→ ABOUT THIS TASK:
Find the line with "Clock inverter | 6 | 0.0164" in the records below. Copy it and every line after it, up to and including the line with "Combinational: 0.0580 /".

#### AVAILABLE DATA ####

==> src/rtl/spi_boot_loader.sv <==
module spi_boot_loader #(
  parameter int SYS_CLK_HZ = 32_768_000,
  parameter int SCK_HZ     = 1_024_000,
  parameter int ADDR_W     = 16,
  parameter int WORD_W     = 24,
  parameter logic [ADDR_W-1:0] START_ADDR = 'h10,
  parameter logic [7:0] READ_OP   = 8'h03,
  parameter logic [7:0] START_CMD = 8'hFC
) (
  input  logic              clk,
  input  logic              rst_n,
  input  logic              boot_sel_i,
  input  logic              miso_i,
  output logic              bus_oe_o,
  output logic              cs_n_o,
  output logic              sck_o,
  output logic              mosi_o,
  output logic              cfg_valid_o,
  input  logic              cfg_ready_i,
  output logic              cfg_is_cmd_o,
  output logic [WORD_W-1:0] cfg_data_o,
  output logic              done_o,
  output logic              err_o
);

  localparam int RAW_DIV   = SYS_CLK_HZ / (2 * SCK_HZ);
  localparam int HALF_DIV  = (RAW_DIV < 1) ? 1 : RAW_DIV;
  localparam int DIV_W     = (HALF_DIV < 2) ? 1 : $clog2(HALF_DIV);
  localparam int HDR_W     = 8 + ADDR_W;
  localparam int HDR_BYTES = HDR_W / 8;
  localparam int HB_W      = $clog2(HDR_BYTES + 1);
  localparam int WBYTES    = WORD_W / 8;
  localparam int WB_W      = (WBYTES < 3) ? 1 : $clog2(WBYTES);

  typedef enum logic [2:0] {S_SAMPLE, S_OFF, S_SHIFT, S_HOLD, S_DONE, S_ERR} st_t;

  st_t               state;
  logic [DIV_W-1:0]  div_cnt;
  logic              sck_q;
  logic [2:0]        bit_cnt;
  logic [HB_W-1:0]   hdr_left;
  logic [HDR_W-1:0]  tx_sr;
  logic [7:0]        rx_sr;
  logic [ADDR_W-1:0] addr;
  logic              want_cmd;
  logic [1:0]        words_left;
  logic [WB_W-1:0]   byte_idx;
  logic [WORD_W-9:0] wbuf;
  logic              term;
  logic              at_end;

  wire tick      = div_cnt == DIV_W'(HALF_DIV - 1);
  wire fall      = tick && sck_q;
  wire rise      = tick && !sck_q;
  wire byte_end  = fall && (bit_cnt == 3'd7);
  wire addr_max  = addr == {ADDR_W{1'b1}};
  wire cmd_term  = rx_sr == START_CMD;
  wire cmd_known = cmd_term || (rx_sr[7:2] == 6'b101000);
  wire [1:0] cmd_words = cmd_term ? 2'd0 : rx_sr[1:0];
  wire word_last = byte_idx == WB_W'(WBYTES - 1);

  assign bus_oe_o = (state == S_SHIFT) || (state == S_HOLD);
  assign cs_n_o   = !bus_oe_o;
  assign sck_o    = sck_q && bus_oe_o;
  assign mosi_o   = tx_sr[HDR_W-1] && bus_oe_o;
  assign done_o   = state == S_DONE;
  assign err_o    = state == S_ERR;

  always_ff @(posedge clk or negedge rst_n) begin
    if (!rst_n) begin
      state        <= S_SAMPLE;
      div_cnt      <= '0;
      sck_q        <= 1'b0;
      bit_cnt      <= '0;
      hdr_left     <= '0;
      tx_sr        <= '0;
      rx_sr        <= '0;
      addr         <= '0;
      want_cmd     <= 1'b1;
      words_left   <= '0;
      byte_idx     <= '0;
      wbuf         <= '0;
      term         <= 1'b0;
      at_end       <= 1'b0;
      cfg_valid_o  <= 1'b0;
      cfg_is_cmd_o <= 1'b0;
      cfg_data_o   <= '0;
    end else begin
      case (state)
        S_SAMPLE: begin
          if (boot_sel_i) begin
            state    <= S_SHIFT;
            tx_sr    <= {READ_OP, START_ADDR};
            addr     <= START_ADDR;
            hdr_left <= HB_W'(HDR_BYTES);
          end else begin
            state <= S_OFF;
          end
        end
        S_SHIFT: begin
          div_cnt <= tick ? '0 : div_cnt + 1'b1;
          if (tick) sck_q <= !sck_q;
          if (rise) rx_sr <= {rx_sr[6:0], miso_i};
          if (fall) begin
            tx_sr   <= tx_sr << 1;
            bit_cnt <= bit_cnt + 1'b1;
          end
          if (byte_end) begin
            if (hdr_left != '0) begin
              hdr_left <= hdr_left - 1'b1;
            end else begin
              addr   <= addr + 1'b1;
              at_end <= addr_max;
              if (want_cmd) begin
                if (!cmd_known) begin
                  state <= S_ERR;
                end else begin
                  cfg_valid_o  <= 1'b1;
                  cfg_is_cmd_o <= 1'b1;
                  cfg_data_o   <= WORD_W'(rx_sr);
                  words_left   <= cmd_words;
                  want_cmd     <= cmd_words == 2'd0;
                  term         <= cmd_term;
                  byte_idx     <= '0;
                  state        <= S_HOLD;
                end
              end else if (word_last) begin
                cfg_valid_o  <= 1'b1;
                cfg_is_cmd_o <= 1'b0;
                cfg_data_o   <= {wbuf, rx_sr};
                words_left   <= words_left - 1'b1;
                want_cmd     <= words_left == 2'd1;
                byte_idx     <= '0;
                state        <= S_HOLD;
              end else begin
                wbuf     <= (WORD_W > 16) ? ((wbuf << 8) | (WORD_W-8)'(rx_sr)) : (WORD_W-8)'(rx_sr);
                byte_idx <= byte_idx + 1'b1;
                if (addr_max) state <= S_ERR;
              end
            end
          end
        end
        S_HOLD: begin
          div_cnt <= '0;
          if (cfg_ready_i) begin
            cfg_valid_o <= 1'b0;
            if (term)        state <= S_DONE;
            else if (at_end) state <= S_ERR;
            else             state <= S_SHIFT;
          end
        end
        default: state <= state;
      endcase
    end
  end


  hold_stable_chk: assert property (@(posedge clk) disable iff (!rst_n)
    cfg_valid_o && !cfg_ready_i |=> cfg_valid_o && $stable(cfg_data_o)
      && $stable(cfg_is_cmd_o) && !sck_o && !cs_n_o);


  mosi_edge_chk: assert property (@(posedge clk) disable iff (!rst_n)
    bus_oe_o && $past(bus_oe_o) && !$fell(sck_o) |-> $stable(mosi_o));


  cs_release_chk: assert property (@(posedge clk) disable iff (!rst_n)
    $past(bus_oe_o) && !bus_oe_o |-> done_o || err_o);


  done_entry_chk: assert property (@(posedge clk) disable iff (!rst_n)
    $rose(done_o) |-> $past(cfg_valid_o && cfg_ready_i && cfg_is_cmd_o));


  err_quiet_chk: assert property (@(posedge clk) disable iff (!rst_n)
    err_o |-> !done_o && !cfg_valid_o && !bus_oe_o);


  valid_bus_chk: assert property (@(posedge clk) disable iff (!rst_n)
    cfg_valid_o |-> bus_oe_o && !cs_n_o);

endmodule

==> config.mk <==
export PLATFORM = sky130hd
export DESIGN_NAME = spi_boot_loader
export DESIGN_NICKNAME = d
export VERILOG_FILES = /design/src/rtl/spi_boot_loader.sv
export SDC_FILE = /design/constraint.sdc
export NUM_CORES = 1
export LEC_CHECK = 0
export BUFFER_PORTS_ARGS = -buffer_cell sky130_fd_sc_hd__buf_2
export CAP_MARGIN = 20
export CORE_MARGIN = 5
export CORE_UTILIZATION = 30
export DETAILED_ROUTE_END_ITERATION = 12
export PLACE_DENSITY_LB_ADDON = 0.08
export SETUP_SLACK_MARGIN = 0.4
export SLEW_MARGIN = 20
export SYNTH_ARGS = -nofsm -noshare
export SYNTH_HDL_FRONTEND = slang
export SYNTH_SLANG_ARGS = --single-unit
export TNS_END_PERCENT = 30
==> constraint.sdc <==
create_clock -name clk -period 3.2 [get_ports clk]
set_input_delay 0.32 -clock clk [delete_from_list [all_inputs] [get_ports clk]]
set_output_delay 0.32 -clock clk [all_outputs]
set_load 0.005 [all_outputs]
==> summary.md, run 1 <==
| Metric | Value |
|---|---|
| H-tree levels | `3` |
| Final period utilization | `0.751` |
| Leakage | `between 2 and 2.5 nW` |
| Yosys warning total | `0` |
| Commonest non-fill, non-tap cell in the layout | `dfrtp_1` |
| Routed wire per std cell | `15.6 um` |
| CTS root buffer | `clkbuf_16` |
| Req. time, crit path | `around 3.4 ns` |
| Final setup TNS | `0 ns` |
| Simple-gate share of the synthesized area | `0.178` |
| Mapped Nets | `425` |
| EDFF count, synth | `0` |
| Max transition margin | `0.360` |
| Post-route ant nets | `0` |
| Worst-margin pin slew | `0.958 ns` |
| First-pass DRT Iterations | `4` |
| P per Cell Area | `474 nW/um^2` |
| Cell Count, Final, Fillers Out | `around 640` |
| Post-Syn Instances | `slightly above 400` |
| Setup bufs post-CTS | `0` |
| Worst Hold Class | `input port to asynchronous set/reset pin` |
| Row count | `45` |
| Largest net degree at the start of global routing | `56` |
| Worst-path clk slew | `0.07 ns` |
| Most frequent cells in the layout | `dfrtp_1, nand2_1, mux2_2, buf_2, nand3_1` |
| Clk_lat worst skew | `0.34 ns` |
| Compound-gate portion of the synthesized area | `0.0854` |
| Register share of total power | `0.537` |
| Total wire length | `between 10 and 15 mm` |
| Largest family of logic cells by synthesized area | `simple AND/OR/NAND/NOR gates` |
| Crit path DAT | `about 2.6 ns` |
| Drt via density | `4.91` |
| Post_cts resized | `0` |
| Synth Area in Adders | `0.0164` |
| Syn-to-layout area delta | `16.0%` |
| Final Critical Period | `2.40 ns` |
| Gpl congestion | `0.791` |
| Int Pwr | `1.99 mW` |
| Syn Std Cell Area | `4590 um^2` |
| Post-synthesis mux area share | `0.0925` |
| WL met2 | `4.45 mm` |
| RSZ-0062 raised after global routing | `false` |
| Top-level port count | `37` |
| Gr usage total | `0.121` |
| CP max FO | `12` |
| Initial core utilization | `0.304` |
| Placed insts | `628` |
| # port buffers | `36` |
| Clock share of power | `0.446` |
| FFs w/ async S/R, synth | `1.00` |
| Worst r2r src | `state[2]$_DFFE_PN0P_` |
| Post-DP HPWL | `approximately 6.6 mm` |
| Vias in the first global route | `roughly 3,200` |
| Initial DRC Count | `176` |
| R2R setup slack | `0.80 ns` |
| Clock Sinks | `106` |
| Fmax | `approximately 420 MHz` |
| Die X | `approximately 130 um` |
| Slowest CP cell | `nor2_1` |
| Largest stage delay, worst path | `0.52 ns` |
| Total vias in the final route | `3,161` |
| Ant diodes | `0` |
| Remaining Overflow, GRT | `0` |
| Core Footprint | `approximately 15,000 um^2` |
| Wl on met1 | `5.12 mm` |
| Cell Chain, Critical Path | `and2b_1 > inv_2 > nor2_2 > nand2_1 > nor2_1 > mux2_2` |
| CTS buffer count | `9` |
| CTS hold repair buffers | `0` |
| Skew final | `0.00757 ns` |
| Switching power share of the total | `0.210` |
| Initial antenna violation count | `0` |
| Netlist cell types | `50` |
| Gate power share | `0.017` |
| R2R depth | `6` |
| Leading register cell type out of synthesis | `dfrtp_1` |
| Longest Clk Path Bufs | `2` |
| Multi-input gate area | `1840 um^2` |
| Crit. End Element | `flip-flop` |
| Synthesized flop and latch total | `106` |
| Max cap viols | `0` |
| CP Class | `flip-flop to flip-flop` |
| Reg2reg end | `rx_sr[2]$_DFFE_PN0P_` |
| # fillers | `1,547` |
| VDD IR max | `0.351 mV` |
| CP startpoint kind | `flip-flop` |
| Die H | `134 um` |
| Register area | `2650 um^2` |
| TritonCTS clock tree | `yes` |
| Met3 routed WL | `370 um` |
| Max Slew Vio Count | `0` |
| Final hold viol count | `0` |
| Die area | `17,900 um^2` |
| Share of layout cells above drive strength 1 | `0.228` |
| # DRC | `0` |
| Seq/Total Area, Yosys | `0.579` |
| First-pass GRT wire length | `roughly 17 mm` |
| Final setup fails | `0` |
| Post-synthesis xor/xnor area fraction | `0.0248` |
| Outcome | `completed` |
| Top sig layer | `met4` |
| Final nets | `462` |
| Mean Syn Cell Area | `11.1 um^2` |
| Psw | `0.531 mW` |
==> cells by family (layout without fill, tap and decap cells) <==
kind of cell / count (synthesis) / after routing
flops: 106 / 106
fa+ha+maj: 6 / 6
compound gates: 58 / 58
mux: 38 / 38
simple gates: 168 / 168
xor+xnor: 13 / 13
buf+inv: 25 / 67
==> worst max-delay path: cells and delay by family (launching register included) <==
kind,cells,cell delay (ns)
flip-flops,1,0.45
multiplexers,1,0.41
AND/OR/NAND/NOR,4,1.30
buffers and inverters,1,0.13
==> per-layer routing <==
layer | track usage | up-vias
li1 | - | 1522
met1 | 0.169 | 1584
met2 | 0.182 | 49
met3 | 0.0385 | 6
met4 | 0.0291 | 0
met5 | 0 | -
==> state kept, by name (all words and copies together), names as in the netlist, 2 cells and up <==
name / flops
addr: 16
div_cnt: 4
tx_sr: 20
byte_idx: 2
bit_cnt: 3
state: 3
hdr_left: 2
words_left: 2
wbuf: 16
cfg_data_o: 24
rx_sr: 8
==> final cells by class <==
type / count / area share
clock buffer: 11 / 0.0456
sequential: 106 / 0.499
timing repair buffer: 44 / 0.0480
multi-input combinational: 283 / 0.347
clock inverter: 5 / 0.0120
tap: 188 / 0.0442
inverter: 7 / 0.00494
==> metrics by stage <==
stage / setup WS, ns / power (mW) / utilization / instance area (um^2) / hold WS [ns]
final: 0.797 / 2.52 / 0.353 / 5320 / 0.0253
after floorplan: 1.15 / 1.39 / - / 4590 / 0.0244
after CTS: 0.766 / 2.59 / 0.353 / 5320 / 0.0581
after detailed placement: 0.777 / 1.43 / 0.332 / 5010 / 0.431
after global routing: 0.535 / 2.65 / 0.353 / 5320 / 0.0849
after global placement: 0.809 / 1.43 / 0.332 / 5010 / 0.435
==> power groups by stage <==
stage | registers [mW] | clock network (mW) | logic (mW)
final | 1.36 | 1.13 | 0.0430
after global routing | 1.36 | 1.24 | 0.0532
after CTS | 1.35 | 1.19 | 0.0467
after detailed placement | 1.38 | 0 | 0.0465
after global placement | 1.38 | 0 | 0.0460
after floorplan | 1.38 | 0 | 0.00972
==> Yosys cell counts (5+ instances only) <==
| cell | instances | area [um^2] |
|---|---|---|
| ha_1 | 6 | 75.1 |
| o21ai_0 | 23 | 115 |
| mux2_2 | 35 | 394 |
| dfrtp_1 | 105 | 2630 |
| nor3_1 | 6 | 30.0 |
| buf_2 | 5 | 25.0 |
| inv_1 | 6 | 22.5 |
| xnor2_1 | 8 | 70.1 |
| nor2_1 | 22 | 82.6 |
| a21oi_1 | 7 | 35.0 |
| clkbuf_1 | 11 | 41.3 |
| xor2_1 | 5 | 43.8 |
| nand4_1 | 5 | 31.3 |
| nand2_1 | 75 | 282 |
| a22o_1 | 17 | 149 |
| nand3_1 | 27 | 135 |
==> worst max path at each step <==
stage	endpoint	start
floorplan	cfg_data_o[14]$_DFFE_PN0P_	state[2]$_DFFE_PN0P_
global placement	cfg_data_o[19]$_DFFE_PN0P_	state[0]$_DFFE_PN0P_
detailed placement	rx_sr[6]$_DFFE_PN0P_	state[2]$_DFFE_PN0P_
CTS	rx_sr[2]$_DFFE_PN0P_	state[2]$_DFFE_PN0P_
global route	rx_sr[2]$_DFFE_PN0P_	state[2]$_DFFE_PN0P_
finish	rx_sr[2]$_DFFE_PN0P_	state[2]$_DFFE_PN0P_
Power figures use the tool's default switching activity.
==> run 2, diff against run 1 <==
==> constraint.sdc (replaced) <==
create_clock -name clk -period 2.5 [get_ports clk]
set_input_delay 0.25 -clock clk [delete_from_list [all_inputs] [get_ports clk]]
set_output_delay 0.25 -clock clk [all_outputs]
set_load 0.005 [all_outputs]
==> summary.md, run 2 (synthesis gave the netlist of run 1 again) <==
| Metric | Value |
|---|---|
| Multi-input gate area | `1880 um^2 (was 1840 um^2)` |
| Worst-margin pin slew | `0.533 ns (was 0.958 ns)` |
| # DRC | `0 (unchanged)` |
| CP startpoint kind | `flip-flop (unchanged)` |
| First-pass DRT Iterations | `4 (unchanged)` |
| Most frequent cells in the layout | `dfrtp_1, nand2_1, mux2_2, buf_2, nand3_1 (unchanged)` |
| Drt via density | `4.80 (was 4.91)` |
| # port buffers | `36 (unchanged)` |
| Final period utilization | `0.812 (was 0.751)` |
| Largest stage delay, worst path | `0.48 ns (was 0.52 ns)` |
| Leakage | `2.54 nW (was 2.46 nW)` |
| CP max FO | `12 (unchanged)` |
| Max Slew Vio Count | `0 (unchanged)` |
| Vias in the first global route | `3,170 (was 3,176)` |
| Total vias in the final route | `3,175 (was 3,161)` |
| Initial DRC Count | `140 (was 176)` |
| Commonest non-fill, non-tap cell in the layout | `dfrtp_1 (unchanged)` |
| Cell Chain, Critical Path | `or3b_4 > o31a_2 > nor4b_2 > xnor2_1 > nor2_1 (was and2b_1 > inv_2 > nor2_2 > nand2_1 > nor2_1 > mux2_2)` |
| P per Cell Area | `603 nW/um^2 (was 474 nW/um^2)` |
| CTS buffer count | `9 (unchanged)` |
| Top-level port count | `37 (unchanged)` |
| # fillers | `1,529 (was 1,547)` |
| Syn-to-layout area delta | `20.1% (was 16.0%)` |
| Crit. End Element | `flip-flop (unchanged)` |
| Row count | `45 (unchanged)` |
| Worst setup path start | `state[2]$_DFFE_PN0P_ (unchanged)` |
| Max cap viols | `0 (unchanged)` |
| VDD IR max | `0.291 mV (was 0.351 mV)` |
| Hold wc startpoint | `miso_i` |
| Clock Sinks | `106 (unchanged)` |
| Worst-path clk slew | `0.07 ns (about the same)` |
| Die H | `134 um (unchanged)` |
| Crit path DAT | `2.26 ns (was 2.63 ns)` |
| R2R depth | `5 (was 6)` |
| Post-route ant nets | `0 (unchanged)` |
| Initial antenna violation count | `0 (unchanged)` |
| Largest net degree at the start of global routing | `41 (was 56)` |
| Post-DP HPWL | `6.66 mm (was 6.63 mm)` |
| Clk_lat worst skew | `0.35 ns (was 0.34 ns)` |
| Total wire length | `10.1 mm (was 10.0 mm)` |
| Gr usage total | `0.119 (was 0.121)` |
| Biggest regs | `cfg_data_o: 24 flops, tx_sr: 20 flops (unchanged)` |
| TritonCTS clock tree | `yes (unchanged)` |
| H-tree levels | `3 (unchanged)` |
| Gpl congestion | `0.770 (was 0.791)` |
| Remaining Overflow, GRT | `0 (unchanged)` |
| Worst Hold Class | `input port to flip-flop (was input port to asynchronous set/reset pin)` |
| Max transition margin | `0.644 (was 0.360)` |
| Slowest CP cell | `or3b_4 (was nor2_1)` |
| Share of layout cells above drive strength 1 | `0.277 (was 0.228)` |
| Skew final | `0.00619 ns (was 0.00757 ns)` |
| Placed insts | `639 (was 628)` |
| Final hold viol count | `0 (unchanged)` |
| Worst r2r src | `state[2]$_DFFE_PN0P_ (unchanged)` |
| First-pass GRT wire length | `16.9 mm (was 17.1 mm)` |
| Most flop-heavy register | `cfg_data_o (unchanged)` |
| Final setup TNS | `0 ns (unchanged)` |
| Ant diodes | `0 (unchanged)` |
| Final Critical Period | `2.03 ns (was 2.40 ns)` |
| Final nets | `479 (was 462)` |
| Core Footprint | `15,100 um^2 (unchanged)` |
| Req. time, crit path | `2.74 ns (was 3.43 ns)` |
| Initial core utilization | `0.304 (unchanged)` |
| Die area | `17,900 um^2 (unchanged)` |
| Fmax | `493 MHz (was 416 MHz)` |
| Final setup fails | `0 (unchanged)` |
| Die X | `134 um (unchanged)` |
| Hold depth | `2` |
| Routed wire per std cell | `15.2 um (was 15.6 um)` |
| CTS root buffer | `clkbuf_16 (unchanged)` |
| Longest Clk Path Bufs | `2 (unchanged)` |
| Outcome | `completed (unchanged)` |
| Max reg flops | `24 (unchanged)` |
| CP Class | `flip-flop to flip-flop (unchanged)` |
| Cell Count, Final, Fillers Out | `661 (was 644)` |
| RSZ-0062 raised after global routing | `true (was false)` |
| Register area | `2660 um^2 (was 2650 um^2)` |
[run 2: final timing paths]
kind                                         end  slack (ns)
max                         addr[12]$_DFFE_PN0P_        0.47
min                         rx_sr[0]$_DFFE_PN0P_        0.15
max reg2reg                 addr[12]$_DFFE_PN0P_        0.47
min reg2reg                tx_sr[15]$_DFFE_PN0P_        0.46
max in group asynchronous  tx_sr[13]$_DFFE_PN0P_        1.40
min in group asynchronous   addr[15]$_DFFE_PN0P_        0.43
[run 2: per-layer routing]
layer,GRT usage,vias up,share of wire
met3,0.0264,13,0.036
met5,0,-,0
met2,0.177,45,0.45
met4,0.0549,0,0.019
li1,-,1555,-
met1,0.166,1562,0.50
[run 2: area by class of cell]
cell class | count | share of cell area
Sequential cell | 106 | 0.483
Multi-Input combinational cell | 283 | 0.341
Clock inverter | 6 | 0.0164
Clock buffer | 10 | 0.0416
Timing Repair Buffer | 61 | 0.0707
Inverter | 7 | 0.00477
Tap cell | 188 | 0.0427
[run 2: repair_timing]
item / 4_1_cts / 5_1_grt
gates cloned: 0 / 0
endpoints found under the setup margin: 48 / 76
pin swaps: 1 / 1
resized for setup: 3 / 12
hold buffers: 1 / 0
setup buffers: 2 / 3
hold endpoints to repair: 37 / 0
[run 2: critical path: cells and delay by family, from the launching register on]
family	cells	cell delay, ns
AOI/OAI and AO/OA	1	0.46
DFF	1	0.46
and+or+nand+nor	3	0.84
xor gates and xnor gates	1	0.15
[run 2: through the flow]
step	setup WS (ns)	util	power, mW	hold WS, ns	instance area, um^2
CTS	0.353	0.361	3.38	0.137	5450
floorplan	0.454	-	1.78	-0.0456	4590
detailed placement	0.267	0.338	1.83	0.280	5100
finish	0.471	0.365	3.32	0.145	5510
global route	0.377	0.365	3.47	0.134	5510
global placement	0.319	0.338	1.83	0.284	5100
[run 2: report_power, final]
part / total [mW] / switching (mW) / internal, mW / leakage, nW
Combinational: 0.0580 / 0.0406 / 0.0174 / 1.09
Sequential: 1.73 / 0.0107 / 1.72 / 1.30
Clock: 1.53 / 0.645 / 0.882 / 0.153
Total: 3.32 / 0.697 / 2.62 / 2.54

####

→ WRITTEN REPLY:
Clock inverter | 6 | 0.0164
Clock buffer | 10 | 0.0416
Timing Repair Buffer | 61 | 0.0707
Inverter | 7 | 0.00477
Tap cell | 188 | 0.0427
[run 2: repair_timing]
item / 4_1_cts / 5_1_grt
gates cloned: 0 / 0
endpoints found under the setup margin: 48 / 76
pin swaps: 1 / 1
resized for setup: 3 / 12
hold buffers: 1 / 0
setup buffers: 2 / 3
hold endpoints to repair: 37 / 0
[run 2: critical path: cells and delay by family, from the launching register on]
family	cells	cell delay, ns
AOI/OAI and AO/OA	1	0.46
DFF	1	0.46
and+or+nand+nor	3	0.84
xor gates and xnor gates	1	0.15
[run 2: through the flow]
step	setup WS (ns)	util	power, mW	hold WS, ns	instance area, um^2
CTS	0.353	0.361	3.38	0.137	5450
floorplan	0.454	-	1.78	-0.0456	4590
detailed placement	0.267	0.338	1.83	0.280	5100
finish	0.471	0.365	3.32	0.145	5510
global route	0.377	0.365	3.47	0.134	5510
global placement	0.319	0.338	1.83	0.284	5100
[run 2: report_power, final]
part / total [mW] / switching (mW) / internal, mW / leakage, nW
Combinational: 0.0580 / 0.0406 / 0.0174 / 1.09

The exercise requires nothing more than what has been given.